Sunday, June 17, 2018

I'm Over(thinking) it

                If you are given a feisty one by the Universe to raise, you are gonna have to get used to constantly second guessing yourself.  Over weird sh*t too. There are decisions I have made in a split second and never regretted.  (Trach? No effing thank you    Shriner's? Yes, please.)  There are decisions I regret. (Why one earth did I wait until she was three to take her to CHOP?  Why, oh why, did it take me so long to find the right school placement for her?)  But the ones that make me crazy are the smaller ones with no clear cut right or wrong.  When I don't have the answer, it drives me nuts. And I do not know any parent of a special needs kid who doesn't have this happen.

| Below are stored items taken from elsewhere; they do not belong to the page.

## config.mk

```make
export PLATFORM = sky130hd
export DESIGN_NAME = sdram_req_arbiter
export DESIGN_NICKNAME = d
export VERILOG_FILES = /design/src/rtl/sdram_req_arbiter.sv
export SDC_FILE = /design/constraint.sdc
export NUM_CORES = 1
export LEC_CHECK = 0
export BUFFER_PORTS_ARGS = -buffer_cell sky130_fd_sc_hd__buf_2
export CORE_MARGIN = 1
export CORE_UTILIZATION = 42
export CTS_CLUSTER_SIZE = 28
export DETAILED_ROUTE_END_ITERATION = 7
export GPL_ROUTABILITY_DRIVEN = 1
export PLACE_DENSITY = 0.76
export SYNTH_ARGS = -nofsm -noshare
export SYNTH_HDL_FRONTEND = slang
export SYNTH_SLANG_ARGS = --single-unit
export TNS_END_PERCENT = 10
```

## constraint.sdc

```tcl
create_clock -name clk_mem -period 1.7 [get_ports clk_mem]
set_input_delay 0.34 -clock clk_mem [delete_from_list [all_inputs] [get_ports clk_mem]]
set_output_delay 0.34 -clock clk_mem [all_outputs]
set_load 0.05 [all_outputs]
```
$ cat config.mk
export PLATFORM = sky130hd
export DESIGN_NAME = uart_tx
export DESIGN_NICKNAME = d
export VERILOG_FILES = /design/src/rtl/uart_tx.sv
export SDC_FILE = /design/constraint.sdc
export NUM_CORES = 1
export LEC_CHECK = 0
export ABC_AREA = 1
export CAP_MARGIN = 40
export CORE_AREA = 2 2 84 86
export CTS_CLUSTER_SIZE = 30
export DETAILED_ROUTE_END_ITERATION = 16
export DIE_AREA = 0 0 86 88
export REMOVE_ABC_BUFFERS = 1
export SLEW_MARGIN = 5
export SYNTH_ARGS = -nofsm -noshare
export SYNTH_HDL_FRONTEND = slang
export SYNTH_SLANG_ARGS = --single-unit
$ cat constraint.sdc
create_clock -name sample_clk -period 2.8 [get_ports sample_clk]
set_input_delay 0.84 -clock sample_clk [delete_from_list [all_inputs] [get_ports sample_clk]]
set_output_delay 0.84 -clock sample_clk [all_outputs]
set_load 0.05 [all_outputs]
$ cat src/rtl/uart_tx.sv
// uart_tx: byte-wide transmit FIFO feeding an 8-bit UART serialiser with
// optional parity.
//
// Parameters
//   DEPTH : transmit FIFO depth in bytes (power of two, >= 2)
//   OSR   : sample_clk cycles per serial bit
//
// Ports
//   sample_clk  : sole clock, all state updates on its rising edge
//   rst         : asynchronous, active-high reset
//   in_data     : byte to transmit
//   in_valid    : in_data is valid this cycle
//   in_ready    : FIFO not full (combinational from the occupancy count)
//   parity_en   : 1 = append a parity bit after the data bits
//   parity_kind : 1 = odd parity, 0 = even parity
//   txd         : registered serial line, idle high
//   busy        : registered, high whenever the FSM is not in IDLE
//   fifo_level  : current FIFO occupancy, 0..DEPTH
module uart_tx #(
  parameter int DEPTH = 4,
  parameter int OSR   = 16
) (
  input  logic                   sample_clk,
  input  logic                   rst,
  input  logic [7:0]             in_data,
  input  logic                   in_valid,
  output logic                   in_ready,
  input  logic                   parity_en,
  input  logic                   parity_kind,
  output logic                   txd,
  output logic                   busy,
  output logic [$clog2(DEPTH):0] fifo_level
);

  localparam int AW = $clog2(DEPTH);
  localparam int LW = AW + 1;
  localparam int TW = (OSR > 1) ? $clog2(OSR) : 1;
  localparam logic [TW-1:0] TICK_LAST  = TW'(OSR - 1);
  localparam logic [LW-1:0] LEVEL_FULL = LW'(DEPTH);

  typedef enum logic [2:0] {
    IDLE   = 3'd0,
    START  = 3'd1,
    DATA   = 3'd2,
    PARITY = 3'd3,
    STOP   = 3'd4
  } state_t;

  // FIFO storage and bookkeeping
  logic [7:0]    mem [DEPTH];
  logic [AW-1:0] wr_ptr_reg;
  logic [AW-1:0] rd_ptr_reg;
  logic [LW-1:0] level_reg;
  logic          push;
  logic          pop;
  logic [7:0]    head;

  // Serialiser state
  state_t        state_reg, state_next;
  logic [7:0]    shift_reg, shift_next;
  logic [2:0]    bit_cnt_reg, bit_cnt_next;
  logic [TW-1:0] tick_reg, tick_next;
  logic          par_en_reg, par_en_next;
  logic          par_bit_reg, par_bit_next;
  logic          txd_reg, txd_next;
  logic          busy_reg;
  logic          tick_last;

  // ---------------------------------------------------------------- FIFO
  // A full FIFO refuses the byte even when a pop happens on the same edge,
  // because in_ready depends only on the count before the edge.
  assign in_ready   = (level_reg != LEVEL_FULL);
  assign push       = in_valid && in_ready;
  assign head       = mem[rd_ptr_reg];
  assign fifo_level = level_reg;

  always_ff @(posedge sample_clk) begin
    if (push) begin
      mem[wr_ptr_reg] <= in_data;
    end
  end

  always_ff @(posedge sample_clk or posedge rst) begin
    if (rst) begin
      wr_ptr_reg <= '0;
      rd_ptr_reg <= '0;
      level_reg  <= '0;
    end else begin
      if (push) begin
        wr_ptr_reg <= wr_ptr_reg + AW'(1);
      end
      if (pop) begin
        rd_ptr_reg <= rd_ptr_reg + AW'(1);
      end
      case ({push, pop})
        2'b10:   level_reg <= level_reg + LW'(1);
        2'b01:   level_reg <= level_reg - LW'(1);
        default: level_reg <= level_reg;
      endcase
    end
  end

  // ---------------------------------------------------------- serialiser
  assign tick_last = (tick_reg == TICK_LAST);

  always_comb begin
    state_next   = state_reg;
    shift_next   = shift_reg;
    bit_cnt_next = bit_cnt_reg;
    tick_next    = tick_reg + TW'(1);
    par_en_next  = par_en_reg;
    par_bit_next = par_bit_reg;
    txd_next     = txd_reg;
    pop          = 1'b0;

    case (state_reg)
      IDLE: begin
        tick_next = '0;
        txd_next  = 1'b1;
        pop       = (level_reg != '0);
      end
      START: begin
        if (tick_last) begin
          tick_next    = '0;
          bit_cnt_next = '0;
          txd_next     = shift_reg[0];
          state_next   = DATA;
        end
      end
      DATA: begin
        if (tick_last) begin
          tick_next = '0;
          if (bit_cnt_reg == 3'd7) begin
            txd_next   = par_en_reg ? par_bit_reg : 1'b1;
            state_next = par_en_reg ? PARITY : STOP;
          end else begin
            shift_next   = {1'b0, shift_reg[7:1]};
            bit_cnt_next = bit_cnt_reg + 3'd1;
            txd_next     = shift_reg[1];
          end
        end
      end
      PARITY: begin
        if (tick_last) begin
          tick_next  = '0;
          txd_next   = 1'b1;
          state_next = STOP;
        end
      end
      STOP: begin
        if (tick_last) begin
          tick_next  = '0;
          txd_next   = 1'b1;
          state_next = IDLE;
          // Back-to-back frames: start the next one with no idle gap.
          pop        = (level_reg != '0);
        end
      end
      default: begin
        tick_next    = '0;
        bit_cnt_next = '0;
        txd_next     = 1'b1;
        state_next   = IDLE;
      end
    endcase

    // Frame start is shared by IDLE and end-of-STOP. Parity settings are
    // captured here so changes mid-frame only affect later frames.
    if (pop) begin
      shift_next   = head;
      par_en_next  = parity_en;
      par_bit_next = parity_kind ^ (^head);
      bit_cnt_next = '0;
      tick_next    = '0;
      txd_next     = 1'b0;
      state_next   = START;
    end
  end

  always_ff @(posedge sample_clk or posedge rst) begin
    if (rst) begin
      state_reg   <= IDLE;
      shift_reg   <= '0;
      bit_cnt_reg <= '0;
      tick_reg    <= '0;
      par_en_reg  <= 1'b0;
      par_bit_reg <= 1'b0;
      txd_reg     <= 1'b1;
      busy_reg    <= 1'b0;
    end else begin
      state_reg   <= state_next;
      shift_reg   <= shift_next;
      bit_cnt_reg <= bit_cnt_next;
      tick_reg    <= tick_next;
      par_en_reg  <= par_en_next;
      par_bit_reg <= par_bit_next;
      txd_reg     <= txd_next;
      busy_reg    <= (state_next != IDLE);
    end
  end

  assign txd  = txd_reg;
  assign busy = busy_reg;

endmodule

==> results <==
## critical path, cell delays in order, from the launching register on
cell and delay, ps:
dfrtp_1 390, inv_1 100, nand3_1 110, clkdlybuf4s50_1 800
## power breakdown
| part | switching, uW | total [uW] | internal (uW) |
|---|---|---|---|
| combinational | 342 | 528 | 186 |
| clock | 341 | 746 | 405 |
| sequential | 52.4 | 1140 | 1090 |
## cells in the mapped netlist, drive strengths merged
cell type	n	area share, %
inv	33	4.5
a31oi	1	0.21
dfstp	1	0.90
nor2	22	2.9
ha	8	3.4
nand2	102	14
xor2	4	1.2
o21ai	20	3.4
clkinv	1	0.13
edfxtp	32	33
o211ai	2	0.51
xnor2	1	0.30
dfrtp	28	24
nor3	2	0.34
o221ai	1	0.30
o22ai	2	0.43
a22oi	1	0.26
a21oi	4	0.68
fa	1	0.68
buf	7	2.6
nand4	1	0.21
nand3	38	6.7
## final timing paths
check	startpoint	end	slack (ps)	cells past startpoint
hold reg to reg	tick_reg[0]	tick_reg[0]	470	1
max in group asynchronous	rst	txd	1620	3
setup reg to reg	tick_reg[0]	fifo_level[2]	600	13
hold / removal	tick_reg[0]	tick_reg[0]	470	1
setup / recovery	fifo_level[0]	in_ready	230	3
min in group asynchronous	rst	tick_reg[2]	880	3
## layout by cell type (no fill, tap or decap), types with 3 or more instances in the layout
cell / Yosys / final
dfrtp_1: 28 / 28
ha_1: 8 / 8
buf_4: 1 / 8
o21ai_0: 18 / 18
edfxtp_1: 32 / 32
a21oi_1: 4 / 4
xor2_1: 4 / 4
clkdlybuf4s50_1: 0 / 18
nand2_1: 95 / 95
nor2_1: 21 / 21
inv_2: 3 / 3
inv_1: 29 / 29
clkinv_2: 0 / 4
nand2_2: 7 / 7
clkbuf_8: 0 / 9
nand3_1: 37 / 37
## final cells by class
type	count	area share, %
clock buffer	9	3.66
clock inverter	7	1.96
inverter	34	3.99
multi-input combinational	210	30.5
sequential	61	49.9
tap	80	2.96
timing repair buffer	26	7.10
## layer usage
layer	track usage, %	routed length [um]	up-vias
met4	6.64	91	0
met5	0	0	-
met1	19.0	2540	959
met3	4.43	204	10
li1	-	-	1093
met2	24.1	2460	33
## metrics by stage
stage	hold WS (ps)	utilization, %	instance area (sq um)
after floorplan	431	-	2850
after global placement	453	48.1	3190
after detailed placement	461	48.1	3190
after CTS	472	50.9	3380
after global routing	498	50.9	3380
final	469	50.9	3380
## cell families (layout without fill, tap and decap cells)
logic type,count (synthesis),in the layout,share of synthesized area [%]
AOI/OAI and AO/OA,31,31,5.80
xor gates and xnor gates,5,5,1.49
adders and majority gates,9,9,4.10
buffers and inverters,41,76,7.26
DFF,61,61,57.6
and+or+nand+nor,165,165,23.8
==> results.json <==
{
  "core_sq_um": 6640,
  "grt_max_degree": 30,
  "vias": 2095,
  "fin_total_pwr_uw": 2410,
  "fill_cells": 621,
  "path_clk_slew_ps": 70,
  "finalSetupViolCount": 0,
  "numCtsBuffers": 9,
  "layout.cells.non_filler": 427,
  "place_ws_ps": 309,
  "ff_latch_area_sq_um": 1690,
  "grt-ovfl-total": 0,
  "gp_congestion": 0.847,
  "arrival_ps": 1730,
  "cp-end-kind": "output port",
  "via_per_inst": 4.91,
  "cts_tree": "done",
  "place_inst": 411,
  "dr.pass1.iters": 4,
  "rsz0062_at_grt": "false",
  "fin_crit_sh_pct": 91.9,
  "startpoint_type": "register",
  "ys_warn_count": 0,
  "syn-cell-area_sq_um": 2930,
  "grt_pass1_vias": 1908,
  "tightest_slew_ps": 706,
  "htree_levels": 3,
  "drc": 0,
  "port_buffers": 18,
  "finalHoldViolations": 0,
  "power.density_nw_per_um2": 713,
  "ys_ff_latch": 61,
  "cellLeakagePower_uw": 0.00156,
  "maxCapViolCount": 0,
  "critPathMaxFanout": 3,
  "synth_area_per_cell_sq_um": 9.40,
  "worst_slew_margin_rel_pct": 52.9,
  "path_class": "register to output port",
  "grt.total_usage_pct": 15.0,
  "root_buffer": "clkbuf_8",
  "clock_latency_ps": 340,
  "drt-total-wl_um": 5300,
  "largest_register_ff_count": 32,
  "antenna_found_initial": 0,
  "ctsResizeCount": 0,
  "initial_utilization_pct": 44.1,
  "clockBufferDepth": 2,
  "clock-sinks": 61,
  "nNetsFinal": 364,
  "fp-row-count": 30,
  "syn_inst": 312,
  "drive_above_1_share_pct": 11.0,
  "syn_to_final_growth_pct": 15.5,
  "cts_setup_buffers": 0,
  "die-area_sq_um": 7570,
  "fmax_ghz": 0.388,
  "ios": 19,
  "die_w_um": 86,
  "yosysUniqueCellTypes": 31,
  "layout_setup_ws_ps": 226,
  "period_needed_ps": 2570,
  "max-vdd-ir-drop_v": 0.000399,
  "outcome": "finished clean",
  "hpwl_um": 3710,
  "multiInputGateArea_sq_um": 1030,
  "ys_seq_area_share_pct": 57.6,
  "fin_skew_ps": 7.80,
  "grt_first_pass_wirelength_um": 8700,
  "cts-hold-fix-buffers": 0,
  "hold_class": "register to register",
  "die_h_um": 88,
  "wl_per_cell_um": 12.4,
  "fin_setup_tns_ps": 0,
  "antenna_cells": 0,
  "maxSlewViolCount": 0,
  "detail-route-antenna-nets": 0,
  "drt_iter0_markers": 97,
  "crit_required_ps": 1960
}
Note: power is estimated with default switching activity, not from simulation.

               For example, Feisty Pants had a weird day on Friday.  She was drowsy all day. Her nurse texted me all day from school because she was worried.  The teacher and aide at school were concerned.  Her sat rates were good. No serious temp.. No obvious symptoms except for this tiredness. She fell asleep at five thirty in the afternoon. Then slept until seven thirty the next morning.  I thought she was getting sick perhaps and expected to get up Saturday morning and have to try to find a doctor who was in. I came downstairs that morning literally googling walk in pediatrics on my phone.   Only to find Feisty Pants bright eyed and bushy tailed like nothing ever happened.
               So what was it?  A virus?  Feisty Pants is pretty tough and has had a nissen procedure (a surgical procedure for GERD that makes it hard for her to throw up).  So was it a minor tummy bug?  Hormones? Her cycle is due so maybeeeeeee.  She is on a new seizure med that she only takes for one week out of month.  Could it have been that?  Hell, was it allergies?  The pollen levels are 1800% higher this year. Migraine? Her sister and father get them but she is so damn tough would she realize it wasn't a usual headache? (Don't make judgy comments either- she already lives with chronic pain and yet rarely complains.  I'm not making light of migraine pain but more trying to explain exactly how effing tough this kid is.) Or was it simply the ennui of being fifteen and bored with us all?  
               To be honest- in the end, does it matter? She woke up right as rain and raring to go.  Am I just borrowing trouble to worry over a minor bump in the road? Am I making myself crazy worrying over an illness that's not going to happen?  These are things that I will drive myself nuts over.  Cause, obviously I don't have enough things to worry about that I need to go borrow a cup of anxiety.
                Meanwhile, Feisty Pants is binging superhero movies and yelling "hells yeah!" when Hippie Pants told me I was boring.  Go figure.